At this point, our query is a single big OR defined by the cut and we’ve likely used relatively few of the trigram sets we’ve annotated the graph with. But because we’ve just isolated a cut, that cut splits the NFA (and also the corresponding regular expression) into two parts, and if we now clean up both of those two parts of the NFA a little, we can run the same cut analysis on each of two those parts recursively to extract more trigram queries. We just keep isolating cuts recursively until we can’t find a cut with trigram-annotated nodes, at which point there’s nothing good left to generate a query with. All of the OR queries we generate like this can be AND-ed together to create one final query.
In the example NFA we’re working with, that means that if we choose the cut
with just the node with a “b” transition, it generates the trigram query bce OR bdd OR bde OR bef
and splits the NFA into two parts: the part with the “a” transition and everything
after the “b” transition node:
We can now recursively consider both sub-NFAs. We see a single cut in the
first NFA that generates the trigram query abc OR abd OR abe
and no cut in the second
NFA that consists of just trigram annotated nodes: even if you remove both the
node with a “c” transition and the node with a “d” transition, there’s still
a path from the initial state in the sub-NFA to the accept state through the
lower-level epsilon-transition around the node with a “d” transition. Since there
are no cuts left in any of the subgraphs, our final trigram query for the entire
regular expression ab(c|d*)ef
is all of the subqueries AND-ed together, which is
(abc OR abd OR abe) AND (bce OR bdd OR bde OR bef)
.
The fact that we couldn’t extract a cut from the second NFA is by design: that
NFA corresponds to the regular expression (c|d*)ef
, which matches the string
ef
that we can’t express with a trigram query.
Finding minimal node cuts
So how do you find a minimal cut consisting only of trigram-annotated nodes?
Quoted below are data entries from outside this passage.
==> config.mk <==
export PLATFORM = sky130hd
export DESIGN_NAME = no_riam_mc
export DESIGN_NICKNAME = d
export VERILOG_FILES = /design/src/rtl/no_riam_mc.sv
export SDC_FILE = /design/constraint.sdc
export NUM_CORES = 1
export LEC_CHECK = 0
export CORE_AREA = 2 2 39 41
export CTS_CLUSTER_DIAMETER = 80
export DETAILED_ROUTE_END_ITERATION = 12
export DIE_AREA = 0 0 41 43
export PLACE_DENSITY = 0.65
export SLEW_MARGIN = 15
export SYNTH_ARGS = -nofsm -noshare
export SYNTH_HDL_FRONTEND = slang
export SYNTH_SLANG_ARGS = --single-unit
export TNS_END_PERCENT = 1
==> constraint.sdc <==
create_clock -name clk -period 1.5 [get_ports clk]
set_clock_uncertainty 0.1 [all_clocks]
set_input_delay 0.375 -clock clk [delete_from_list [all_inputs] [get_ports clk]]
set_output_delay 0.375 -clock clk [all_outputs]
set_load 0.05 [all_outputs]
If we label each node in a trigram-annotated NFA with the size of its trigram set or with “infinity” if it doesn’t have a trigram set, then we can frame the problem as a search for a minimum-weight node cut in the graph that separates the initial and final state. Because of the way we’ve set up the node weights, finding the minimum-weight node cut will tell us if we actually have a usable query: the cut can be used to generate a query exactly when its weight is non-infinite.
Finding a minimum-weight cut in a graph that separates two distinguished nodes is a tractable optimization problem and is especially easy in simple graphs like the NFAs that we get from regular expressions. Minimum-weight cuts are closely related to maximum weight “flows”, and if you ever took an algorithms course you may have run into the max-flow min-cut theorem that formalizes this duality. If you imagine a graph as a set of pipes of differing widths, flowing in the direction of the arrows between nodes, the max flow represents the most amount of fluid that can flow through the pipes at any point in time. The minimum-weight cut is a bottleneck that constrains the maximum flow you can push through.
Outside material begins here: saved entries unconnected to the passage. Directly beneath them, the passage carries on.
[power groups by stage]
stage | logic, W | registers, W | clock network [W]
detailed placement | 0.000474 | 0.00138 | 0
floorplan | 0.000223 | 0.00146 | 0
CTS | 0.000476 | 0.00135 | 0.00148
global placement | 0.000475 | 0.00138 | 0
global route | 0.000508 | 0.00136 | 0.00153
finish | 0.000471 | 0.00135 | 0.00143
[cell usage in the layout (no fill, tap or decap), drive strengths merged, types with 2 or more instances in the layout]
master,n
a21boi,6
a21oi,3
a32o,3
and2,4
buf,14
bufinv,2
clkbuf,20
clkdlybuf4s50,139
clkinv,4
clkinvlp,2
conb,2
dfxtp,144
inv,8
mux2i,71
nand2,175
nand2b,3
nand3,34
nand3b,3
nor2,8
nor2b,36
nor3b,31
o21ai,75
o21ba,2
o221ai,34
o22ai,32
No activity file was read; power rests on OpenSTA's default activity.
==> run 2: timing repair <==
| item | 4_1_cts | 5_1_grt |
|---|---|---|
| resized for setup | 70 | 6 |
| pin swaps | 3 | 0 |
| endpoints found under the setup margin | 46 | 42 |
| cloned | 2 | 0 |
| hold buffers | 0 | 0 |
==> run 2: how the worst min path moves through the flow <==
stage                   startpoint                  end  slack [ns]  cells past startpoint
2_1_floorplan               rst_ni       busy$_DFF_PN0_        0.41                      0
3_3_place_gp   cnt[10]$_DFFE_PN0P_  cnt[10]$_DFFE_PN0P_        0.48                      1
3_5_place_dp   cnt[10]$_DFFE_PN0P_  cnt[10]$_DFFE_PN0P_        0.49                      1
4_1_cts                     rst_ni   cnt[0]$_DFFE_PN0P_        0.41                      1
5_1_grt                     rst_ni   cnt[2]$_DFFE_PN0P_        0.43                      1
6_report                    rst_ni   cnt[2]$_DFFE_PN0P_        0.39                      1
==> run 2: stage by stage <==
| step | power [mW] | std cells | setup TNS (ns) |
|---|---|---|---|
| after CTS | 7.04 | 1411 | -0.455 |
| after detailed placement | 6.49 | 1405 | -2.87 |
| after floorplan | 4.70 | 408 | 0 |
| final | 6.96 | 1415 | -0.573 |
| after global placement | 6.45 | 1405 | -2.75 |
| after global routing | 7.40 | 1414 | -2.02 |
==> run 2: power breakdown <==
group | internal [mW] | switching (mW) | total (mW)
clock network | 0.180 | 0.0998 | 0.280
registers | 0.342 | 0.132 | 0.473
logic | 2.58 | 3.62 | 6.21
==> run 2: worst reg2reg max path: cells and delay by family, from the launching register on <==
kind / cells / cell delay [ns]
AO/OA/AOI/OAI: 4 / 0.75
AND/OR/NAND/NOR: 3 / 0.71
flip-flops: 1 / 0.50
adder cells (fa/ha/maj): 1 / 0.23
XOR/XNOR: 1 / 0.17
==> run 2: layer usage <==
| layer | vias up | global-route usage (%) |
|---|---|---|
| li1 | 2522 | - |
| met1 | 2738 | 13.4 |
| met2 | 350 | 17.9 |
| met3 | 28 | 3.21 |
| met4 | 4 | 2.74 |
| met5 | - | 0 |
### src/rtl/imem_loader_if.sv
// Byte-stream, control and memory-write signals of the instruction-memory loader.
// The master side drives the stream and start; the slave side is the loader.
interface imem_loader_if #(
  parameter int WIDTH = 32,
  parameter int DEPTH = 2048,
  parameter int AW    = $clog2(DEPTH) + 1
);
  logic             start;
  logic [AW-1:0]    word_count;
  logic             byte_valid;
  logic [7:0]       byte_data;
  logic             byte_ready;
  logic             mem_we;
  logic [WIDTH-1:0] mem_address;
  logic [WIDTH-1:0] mem_wdata;
  logic             busy;
  logic             done;
  logic             error;
  logic             cpu_rst_n;

  modport master (
    output start, word_count, byte_valid, byte_data,
    input  byte_ready, mem_we, mem_address, mem_wdata, busy, done, error, cpu_rst_n
  );

  modport slave (
    input  start, word_count, byte_valid, byte_data,
    output byte_ready, mem_we, mem_address, mem_wdata, busy, done, error, cpu_rst_n
  );
endinterface

### src/rtl/imem_loader.sv
// Packs a little-endian byte stream into 32-bit words, writes them sequentially
// into instruction memory, and holds the CPU in reset until the load completes.
module imem_loader #(
  parameter int WIDTH = 32,
  parameter int DEPTH = 2048
) (
  input  logic          clk,
  input  logic          rst_n,
  imem_loader_if.slave  lif
);
  localparam int AW = $clog2(DEPTH) + 1;
  localparam int IW = $clog2(DEPTH);

  typedef enum logic [1:0] {IDLE, RECV, WRITE, DONE} state_t;

  state_t         state;
  logic [1:0]     lane;
  logic [IW-1:0]  idx;
  logic [AW-1:0]  count;
  logic [2:0][7:0] asm_lo;

  function automatic logic count_ok(input logic [AW-1:0] wc);
    return (wc != '0) && (wc <= AW'(DEPTH));
  endfunction

  // Lower three bytes of the word in flight; the fourth goes straight to mem_wdata.
  always_ff @(posedge clk) begin
    if (state == RECV && lif.byte_valid && lane != 2'd3)
      asm_lo[lane] <= lif.byte_data;
  end

  always_ff @(posedge clk or negedge rst_n) begin
    if (!rst_n) begin
      state           <= IDLE;
      lane            <= '0;
      idx             <= '0;
      count           <= '0;
      lif.byte_ready  <= 1'b0;
      lif.mem_we      <= 1'b0;
      lif.mem_address <= '0;
      lif.mem_wdata   <= '0;
      lif.busy        <= 1'b0;
      lif.done        <= 1'b0;
      lif.error       <= 1'b0;
      lif.cpu_rst_n   <= 1'b0;
    end else begin
      case (state)
        IDLE, DONE: begin
          if (lif.start) begin
            lif.done      <= 1'b0;
            lif.cpu_rst_n <= 1'b0;
            if (count_ok(lif.word_count)) begin
              count          <= lif.word_count;
              idx            <= '0;
              lane           <= '0;
              lif.error      <= 1'b0;
              lif.byte_ready <= 1'b1;
              lif.busy       <= 1'b1;
              state          <= RECV;
            end else begin
              lif.error <= 1'b1;
              state     <= IDLE;
            end
          end
        end
        RECV: begin
          if (lif.byte_valid) begin
            if (lane == 2'd3) begin
              lane            <= '0;
              lif.byte_ready  <= 1'b0;
              lif.mem_we      <= 1'b1;
              lif.mem_address <= WIDTH'({idx, 2'b00});
              lif.mem_wdata   <= WIDTH'({lif.byte_data, asm_lo[2], asm_lo[1], asm_lo[0]});
              state           <= WRITE;
            end else begin
              lane <= lane + 2'd1;
            end
          end
        end
        WRITE: begin
          lif.mem_we <= 1'b0;
          // A valid count never exceeds DEPTH, so idx stops at DEPTH-1.
          if (({1'b0, idx} + AW'(1)) == count) begin
            lif.busy      <= 1'b0;
            lif.done      <= 1'b1;
            lif.cpu_rst_n <= 1'b1;
            state         <= DONE;
          end else begin
            idx            <= idx + 1'b1;
            lif.byte_ready <= 1'b1;
            state          <= RECV;
          end
        end
        default: state <= IDLE;
      endcase
    end
  end
endmodule
===== src/rtl/cc1200_spi_arbiter_if.sv =====
// Bus bundle between the three CC1200 requesters (APB software, Tx packet
// engine, Rx packet engine), the arbiter, and the SPI engine.
//
// Handshake: a requester raises req[i] and keeps req_data/req_wr valid
// until it sees gnt[i] (it may drop req afterwards). The transaction
// always ends with exactly one done[i] pulse, with err alongside on a
// timeout. On the engine side, Start is a one-cycle pulse. The engine
// raises Busy while it works and lowers it when DataIn is valid.
//
// Requester side : req, req_data, req_wr, lock -> gnt, done, err, rdata
// SPI engine side: Start, DataOut, WR -> Busy, DataIn
// slave modport  : the arbiter
// master modport : the environment (requesters plus the SPI engine)
interface cc1200_spi_arbiter_if;
  logic [2:0]  req;
  logic [95:0] req_data;
  logic [11:0] req_wr;
  logic [2:0]  lock;
  logic [2:0]  gnt;
  logic [2:0]  done;
  logic        err;
  logic [31:0] rdata;
  logic        Start;
  logic        Busy;
  logic [31:0] DataOut;
  logic [3:0]  WR;
  logic [31:0] DataIn;

  modport slave (
    input  req, req_data, req_wr, lock, Busy, DataIn,
    output gnt, done, err, rdata, Start, DataOut, WR
  );

  modport master (
    output req, req_data, req_wr, lock, Busy, DataIn,
    input  gnt, done, err, rdata, Start, DataOut, WR
  );
endinterface


===== src/rtl/cc1200_spi_arbiter.sv =====
// Three-way arbiter in front of a single CC1200 SPI engine.
// One requester owns the engine per transaction:
//   IDLE -> START -> WAIT_BUSY -> WAIT_DONE -> DONE -> IDLE.
// Arbitration is round-robin. A locked owner that is still requesting keeps
// the engine for back-to-back bursts. WAIT_BUSY and WAIT_DONE are each
// bounded by TIMEOUT cycles. On expiry the transaction ends with err.
//
// Ports:
//   clk       - single clock, rising edge
//   rstn      - synchronous active-low reset
//   bus       - cc1200_spi_arbiter_if.slave (requester and SPI engine signals)
//   dbg_state - current FSM state encoding
module cc1200_spi_arbiter #(
  parameter int unsigned TIMEOUT = 1000
) (
  input  logic                  clk,
  input  logic                  rstn,
  cc1200_spi_arbiter_if.slave   bus,
  output logic [2:0]            dbg_state
);

  localparam logic [2:0] S_IDLE      = 3'd0;
  localparam logic [2:0] S_START     = 3'd1;
  localparam logic [2:0] S_WAIT_BUSY = 3'd2;
  localparam logic [2:0] S_WAIT_DONE = 3'd3;
  localparam logic [2:0] S_DONE      = 3'd4;

  // The counter starts at zero on entry to a wait state. Its value on the
  // TIMEOUT-th cycle there is therefore TIMEOUT-1.
  localparam logic [15:0] TO_LAST = 16'(TIMEOUT - 1);

  logic [2:0]  state_q,    state_d;
  logic [1:0]  last_q,     last_d;
  logic [15:0] cnt_q,      cnt_d;
  logic        err_flag_q, err_flag_d;
  logic [2:0]  gnt_q,      gnt_d;
  logic [31:0] dout_q,     dout_d;
  logic [3:0]  wr_q,       wr_d;
  logic [31:0] rdata_q,    rdata_d;

  logic [1:0]  win;
  logic [1:0]  cand;
  logic        found;

  // State register
  always_ff @(posedge clk) begin
    if (!rstn) begin
      state_q    <= S_IDLE;
      last_q     <= 2'd2;
      cnt_q      <= '0;
      err_flag_q <= 1'b0;
      gnt_q      <= '0;
      dout_q     <= '0;
      wr_q       <= '0;
      rdata_q    <= '0;
    end else begin
      state_q    <= state_d;
      last_q     <= last_d;
      cnt_q      <= cnt_d;
      err_flag_q <= err_flag_d;
      gnt_q      <= gnt_d;
      dout_q     <= dout_d;
      wr_q       <= wr_d;
      rdata_q    <= rdata_d;
    end
  end

  // Next-state logic, including the arbitration decision
  always_comb begin
    state_d    = state_q;
    last_d     = last_q;
    cnt_d      = cnt_q;
    err_flag_d = err_flag_q;
    gnt_d      = gnt_q;
    dout_d     = dout_q;
    wr_d       = wr_q;
    rdata_d    = rdata_q;

    // A locked, still-requesting previous owner wins outright. Otherwise
    // the search runs last+1, last+2, then last itself.
    found = bus.lock[last_q] && bus.req[last_q];
    win   = last_q;
    cand  = last_q;
    for (int k = 0; k < 3; k++) begin
      cand = (cand == 2'd2) ? 2'd0 : cand + 2'd1;
      if (!found && bus.req[cand]) begin
        win   = cand;
        found = 1'b1;
      end
    end

    case (state_q)
      S_IDLE: begin
        if (|bus.req) begin
          gnt_d      = 3'b001 << win;
          last_d     = win;
          dout_d     = bus.req_data[32*win +: 32];
          wr_d       = bus.req_wr[4*win +: 4];
          err_flag_d = 1'b0;
          state_d    = S_START;
        end
      end
      S_START: begin
        cnt_d   = '0;
        state_d = S_WAIT_BUSY;
      end
      S_WAIT_BUSY: begin
        cnt_d = cnt_q + 16'd1;
        if (bus.Busy) begin
          cnt_d   = '0;
          state_d = S_WAIT_DONE;
        end else if (cnt_q == TO_LAST) begin
          err_flag_d = 1'b1;
          state_d    = S_DONE;
        end
      end
      S_WAIT_DONE: begin
        cnt_d = cnt_q + 16'd1;
        if (!bus.Busy) begin
          state_d = S_DONE;
        end else if (cnt_q == TO_LAST) begin
          err_flag_d = 1'b1;
          state_d    = S_DONE;
        end
      end
      S_DONE: begin
        // A timed-out transaction leaves the last good read data in place
        if (!err_flag_q) rdata_d = bus.DataIn;
        gnt_d   = '0;
        state_d = S_IDLE;
      end
      default: begin
        gnt_d   = '0;
        state_d = S_IDLE;
      end
    endcase
  end

  // Outputs
  always_comb begin
    bus.Start   = (state_q == S_START);
    bus.done    = (state_q == S_DONE) ? gnt_q : 3'b000;
    bus.err     = (state_q == S_DONE) && err_flag_q;
    bus.gnt     = gnt_q;
    bus.DataOut = dout_q;
    bus.WR      = wr_q;
    bus.rdata   = rdata_q;
    dbg_state   = state_q;
  end

endmodule


===== src/flat_wrapper.sv =====
// flat-port wrapper written by rule: the top's interface ports become plain ports
module cc1200_spi_arbiter_flat 
#(
  parameter int unsigned TIMEOUT = 1000
)
  (clk, rstn, dbg_state, bus_req, bus_req_data, bus_req_wr, bus_lock, bus_Busy, bus_DataIn, bus_gnt, bus_done, bus_err, bus_rdata, bus_Start, bus_DataOut, bus_WR);
  cc1200_spi_arbiter_if bus_i ();
  input  logic clk;
  input  logic rstn;
  output logic [2:0] dbg_state;
  input wire logic [$bits(bus_i.req)-1:0] bus_req;
  input wire logic [$bits(bus_i.req_data)-1:0] bus_req_data;
  input wire logic [$bits(bus_i.req_wr)-1:0] bus_req_wr;
  input wire logic [$bits(bus_i.lock)-1:0] bus_lock;
  input wire logic [$bits(bus_i.Busy)-1:0] bus_Busy;
  input wire logic [$bits(bus_i.DataIn)-1:0] bus_DataIn;
  output wire logic [$bits(bus_i.gnt)-1:0] bus_gnt;
  output wire logic [$bits(bus_i.done)-1:0] bus_done;
  output wire logic [$bits(bus_i.err)-1:0] bus_err;
  output wire logic [$bits(bus_i.rdata)-1:0] bus_rdata;
  output wire logic [$bits(bus_i.Start)-1:0] bus_Start;
  output wire logic [$bits(bus_i.DataOut)-1:0] bus_DataOut;
  output wire logic [$bits(bus_i.WR)-1:0] bus_WR;
  assign bus_i.req = bus_req;
  assign bus_i.req_data = bus_req_data;
  assign bus_i.req_wr = bus_req_wr;
  assign bus_i.lock = bus_lock;
  assign bus_i.Busy = bus_Busy;
  assign bus_i.DataIn = bus_DataIn;
  assign bus_gnt = bus_i.gnt;
  assign bus_done = bus_i.done;
  assign bus_err = bus_i.err;
  assign bus_rdata = bus_i.rdata;
  assign bus_Start = bus_i.Start;
  assign bus_DataOut = bus_i.DataOut;
  assign bus_WR = bus_i.WR;
  cc1200_spi_arbiter #(.TIMEOUT(TIMEOUT)) u_core (.clk(clk), .rstn(rstn), .bus(bus_i), .dbg_state(dbg_state));
endmodule
## src/rtl/ram_port_arbiter.sv

```systemverilog
// Arbitrates one single-ported RAM between instruction fetch and the MEMORY stage.
// Each access runs IDLE -> ISSUE -> WAIT -> ACK against a fixed RAM read latency.
module ram_port_arbiter #(
   parameter int unsigned ADDR_WIDTH   = 32,
   parameter int unsigned DATA_WIDTH   = 32,
   parameter int unsigned RAM_LATENCY  = 1,
   parameter int unsigned STARVE_LIMIT = 4
) (
   input  logic                  clock,
   input  logic                  reset,
   input  logic                  if_req,
   input  logic [ADDR_WIDTH-1:0] if_addr,
   output logic                  if_ack,
   output logic [DATA_WIDTH-1:0] if_rdata,
   output logic                  if_stall,
   input  logic                  mem_req,
   input  logic                  mem_we,
   input  logic [ADDR_WIDTH-1:0] mem_addr,
   input  logic [DATA_WIDTH-1:0] mem_wdata,
   output logic                  mem_ack,
   output logic [DATA_WIDTH-1:0] mem_rdata,
   output logic                  mem_stall,
   output logic                  ram_en,
   output logic                  ram_we,
   output logic [ADDR_WIDTH-1:0] ram_addr,
   output logic [DATA_WIDTH-1:0] ram_wdata,
   input  logic [DATA_WIDTH-1:0] ram_rdata
);

   localparam int unsigned WAIT_W   = (RAM_LATENCY  < 2) ? 1 : $clog2(RAM_LATENCY + 1);
   localparam int unsigned STARVE_W = (STARVE_LIMIT < 2) ? 1 : $clog2(STARVE_LIMIT + 1);

   typedef enum logic [1:0] {IDLE, ISSUE, WAIT, ACK} state_t;

   state_t                state, next_state;
   logic                  grant_mem, grant_mem_d;
   logic                  is_store, is_store_d;
   logic [WAIT_W-1:0]     wait_cnt, wait_cnt_d;
   logic [STARVE_W-1:0]   starve_cnt, starve_cnt_d;
   logic                  if_ack_d, mem_ack_d, ram_en_d, ram_we_d;
   logic [DATA_WIDTH-1:0] if_rdata_d, mem_rdata_d, ram_wdata_d;
   logic [ADDR_WIDTH-1:0] ram_addr_d;
   logic                  any_req, pick_if, starved, last_wait;

   assign any_req   = if_req | mem_req;
   assign starved   = (starve_cnt == STARVE_W'(STARVE_LIMIT));
   assign pick_if   = if_req & (~mem_req | starved);
   assign last_wait = (wait_cnt == WAIT_W'(1));

   assign if_stall  = if_req & ~if_ack;
   assign mem_stall = mem_req & ~mem_ack;

   // State register
   always_ff @(posedge clock) begin
      if (reset) state <= IDLE;
      else       state <= next_state;
   end

   // Next-state logic
   always_comb begin
      next_state = state;
      case (state)
         IDLE:    if (any_req)   next_state = ISSUE;
         ISSUE:                  next_state = WAIT;
         WAIT:    if (last_wait) next_state = ACK;
         ACK:                    next_state = IDLE;
         default:                next_state = IDLE;
      endcase
   end

   // Next values of all registered outputs and bookkeeping
   always_comb begin
      grant_mem_d  = grant_mem;
      is_store_d   = is_store;
      wait_cnt_d   = wait_cnt;
      starve_cnt_d = starve_cnt;
      if_rdata_d   = if_rdata;
      mem_rdata_d  = mem_rdata;
      ram_we_d     = ram_we;
      ram_addr_d   = ram_addr;
      ram_wdata_d  = ram_wdata;
      ram_en_d     = 1'b0;
      if_ack_d     = 1'b0;
      mem_ack_d    = 1'b0;
      case (state)
         IDLE: begin
            if (any_req) begin
               ram_en_d    = 1'b1;
               grant_mem_d = ~pick_if;
               if (pick_if) begin
                  ram_we_d     = 1'b0;
                  is_store_d   = 1'b0;
                  ram_addr_d   = if_addr;
                  ram_wdata_d  = '0;
                  starve_cnt_d = '0;
               end else begin
                  ram_we_d    = mem_we;
                  is_store_d  = mem_we;
                  ram_addr_d  = mem_addr;
                  ram_wdata_d = mem_wdata;
                  // Count MEM wins that kept a waiting fetch out, saturating
                  if (!if_req)       starve_cnt_d = '0;
                  else if (!starved) starve_cnt_d = starve_cnt + STARVE_W'(1);
               end
            end
         end
         ISSUE: begin
            ram_we_d   = 1'b0;
            wait_cnt_d = WAIT_W'(RAM_LATENCY);
         end
         WAIT: begin
            if (last_wait) begin
               if (grant_mem) begin
                  mem_ack_d = 1'b1;
                  if (!is_store) mem_rdata_d = ram_rdata;
               end else begin
                  if_ack_d   = 1'b1;
                  if_rdata_d = ram_rdata;
               end
            end else begin
               wait_cnt_d = wait_cnt - WAIT_W'(1);
            end
         end
         default: ;
      endcase
   end

   // Output and bookkeeping registers
   always_ff @(posedge clock) begin
      if (reset) begin
         grant_mem  <= 1'b0;
         is_store   <= 1'b0;
         wait_cnt   <= '0;
         starve_cnt <= '0;
         if_ack     <= 1'b0;
         mem_ack    <= 1'b0;
         if_rdata   <= '0;
         mem_rdata  <= '0;
         ram_en     <= 1'b0;
         ram_we     <= 1'b0;
         ram_addr   <= '0;
         ram_wdata  <= '0;
      end else begin
         grant_mem  <= grant_mem_d;
         is_store   <= is_store_d;
         wait_cnt   <= wait_cnt_d;
         starve_cnt <= starve_cnt_d;
         if_ack     <= if_ack_d;
         mem_ack    <= mem_ack_d;
         if_rdata   <= if_rdata_d;
         mem_rdata  <= mem_rdata_d;
         ram_en     <= ram_en_d;
         ram_we     <= ram_we_d;
         ram_addr   <= ram_addr_d;
         ram_wdata  <= ram_wdata_d;
      end
   end

endmodule

```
The simplest way to find a minimum-weight cut, then, is to find a maximum-weight flow, which really boils down to initializing all nodes with capacities as described above (each capacity will either be infinite or the size of the trigram set) and then repeatedly finding a path that goes from the start node to the accept node through nodes of non-zero capacity. Every time we find such a path, we reduce the capacity of all nodes on the path by the minimum capacity on the path. Eventually, there are no paths left except those that go through zero-capacity nodes and those zero-capacity nodes can be used to recover the minimal cut.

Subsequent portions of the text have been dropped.